* Records
### src/rtl/ad_ip_jesd204_tpl_dac_sync_ctrl.sv
// Start-up sequencer for the JESD204 DAC transport layer: arm/trigger or manual sync,
// dac_sync pulse, then wait for link_ready before unmuting the datapath.
module ad_ip_jesd204_tpl_dac_sync_ctrl #(
    parameter int unsigned SYNC_PULSE_CYCLES = 4,
    parameter int unsigned READY_TIMEOUT     = 1024,
    parameter int unsigned CNT_WIDTH         = 16
) (
    input  logic                 clk,
    input  logic                 reset,
    input  logic                 arm,
    input  logic                 disarm,
    input  logic                 manual_sync,
    input  logic                 ext_sync,
    input  logic                 link_ready,
    input  logic                 timeout_clr,
    output logic                 dac_sync,
    output logic                 dac_run,
    output logic                 armed,
    output logic                 timeout,
    output logic [CNT_WIDTH-1:0] sync_count
);

    localparam int unsigned TMR_MAX = (READY_TIMEOUT > SYNC_PULSE_CYCLES) ?
                                      READY_TIMEOUT : SYNC_PULSE_CYCLES;
    localparam int unsigned TW = $clog2(TMR_MAX + 1);

    localparam logic [TW-1:0]        PULSE_LOAD = TW'(SYNC_PULSE_CYCLES - 1);
    localparam logic [TW-1:0]        READY_LAST = TW'(READY_TIMEOUT - 1);
    localparam logic [CNT_WIDTH-1:0] CNT_SAT    = '1;

    typedef enum logic [2:0] {
        IDLE       = 3'd0,
        ARMED      = 3'd1,
        SYNC       = 3'd2,
        WAIT_READY = 3'd3,
        RUN        = 3'd4
    } state_t;

    state_t               state_q, state_d;
    logic [TW-1:0]        tmr_q, tmr_d;
    logic                 ext_sync_dly_q, ext_sync_dly_d;
    logic                 dac_sync_q, dac_sync_d;
    logic                 dac_run_q, dac_run_d;
    logic                 armed_q, armed_d;
    logic                 timeout_q, timeout_d;
    logic [CNT_WIDTH-1:0] sync_count_q, sync_count_d;
    logic                 trig;
    logic                 timeout_set;

    // Shared timer: counts down the sync pulse in SYNC, counts up the ready wait in WAIT_READY.
    always_comb begin
        state_d        = state_q;
        tmr_d          = tmr_q;
        timeout_set    = 1'b0;
        ext_sync_dly_d = ext_sync;
        trig           = ext_sync & ~ext_sync_dly_q;

        unique case (state_q)
            IDLE: begin
                if (manual_sync) begin
                    state_d = SYNC;
                    tmr_d   = PULSE_LOAD;
                end else if (arm) begin
                    state_d = ARMED;
                end
            end
            ARMED: begin
                if (disarm) begin
                    state_d = IDLE;
                end else if (trig || manual_sync) begin
                    state_d = SYNC;
                    tmr_d   = PULSE_LOAD;
                end
            end
            SYNC: begin
                if (tmr_q == '0) begin
                    state_d = WAIT_READY;
                    tmr_d   = '0;
                end else begin
                    tmr_d = tmr_q - TW'(1);
                end
            end
            WAIT_READY: begin
                if (manual_sync) begin
                    state_d = SYNC;
                    tmr_d   = PULSE_LOAD;
                end else if (link_ready) begin
                    state_d = RUN;
                end else if (tmr_q == READY_LAST) begin
                    state_d     = IDLE;
                    timeout_set = 1'b1;
                end else begin
                    tmr_d = tmr_q + TW'(1);
                end
            end
            RUN: begin
                if (manual_sync) begin
                    state_d = SYNC;
                    tmr_d   = PULSE_LOAD;
                end else if (!link_ready) begin
                    state_d = WAIT_READY;
                    tmr_d   = '0;
                end else if (arm) begin
                    state_d = ARMED;
                end
            end
            default: begin
                state_d = IDLE;
                tmr_d   = '0;
            end
        endcase

        // Outputs track the next state so they are registered alongside it.
        dac_sync_d = (state_d == SYNC);
        dac_run_d  = (state_d == RUN);
        armed_d    = (state_d == ARMED);

        sync_count_d = sync_count_q;
        if ((state_d == SYNC) && (state_q != SYNC) && (sync_count_q != CNT_SAT)) begin
            sync_count_d = sync_count_q + CNT_WIDTH'(1);
        end

        timeout_d = timeout_q;
        if (timeout_clr) begin
            timeout_d = 1'b0;
        end
        if (timeout_set) begin
            timeout_d = 1'b1;
        end
    end

    always_ff @(posedge clk) begin
        if (reset) begin
            state_q        <= IDLE;
            tmr_q          <= '0;
            ext_sync_dly_q <= 1'b0;
            dac_sync_q     <= 1'b0;
            dac_run_q      <= 1'b0;
            armed_q        <= 1'b0;
            timeout_q      <= 1'b0;
            sync_count_q   <= '0;
        end else begin
            state_q        <= state_d;
            tmr_q          <= tmr_d;
            ext_sync_dly_q <= ext_sync_dly_d;
            dac_sync_q     <= dac_sync_d;
            dac_run_q      <= dac_run_d;
            armed_q        <= armed_d;
            timeout_q      <= timeout_d;
            sync_count_q   <= sync_count_d;
        end
    end

    assign dac_sync   = dac_sync_q;
    assign dac_run    = dac_run_q;
    assign armed      = armed_q;
    assign timeout    = timeout_q;
    assign sync_count = sync_count_q;

endmodule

* Task directions
Answer with nothing but the count of lines in the entries that hold the word "input".

* Output for this task
8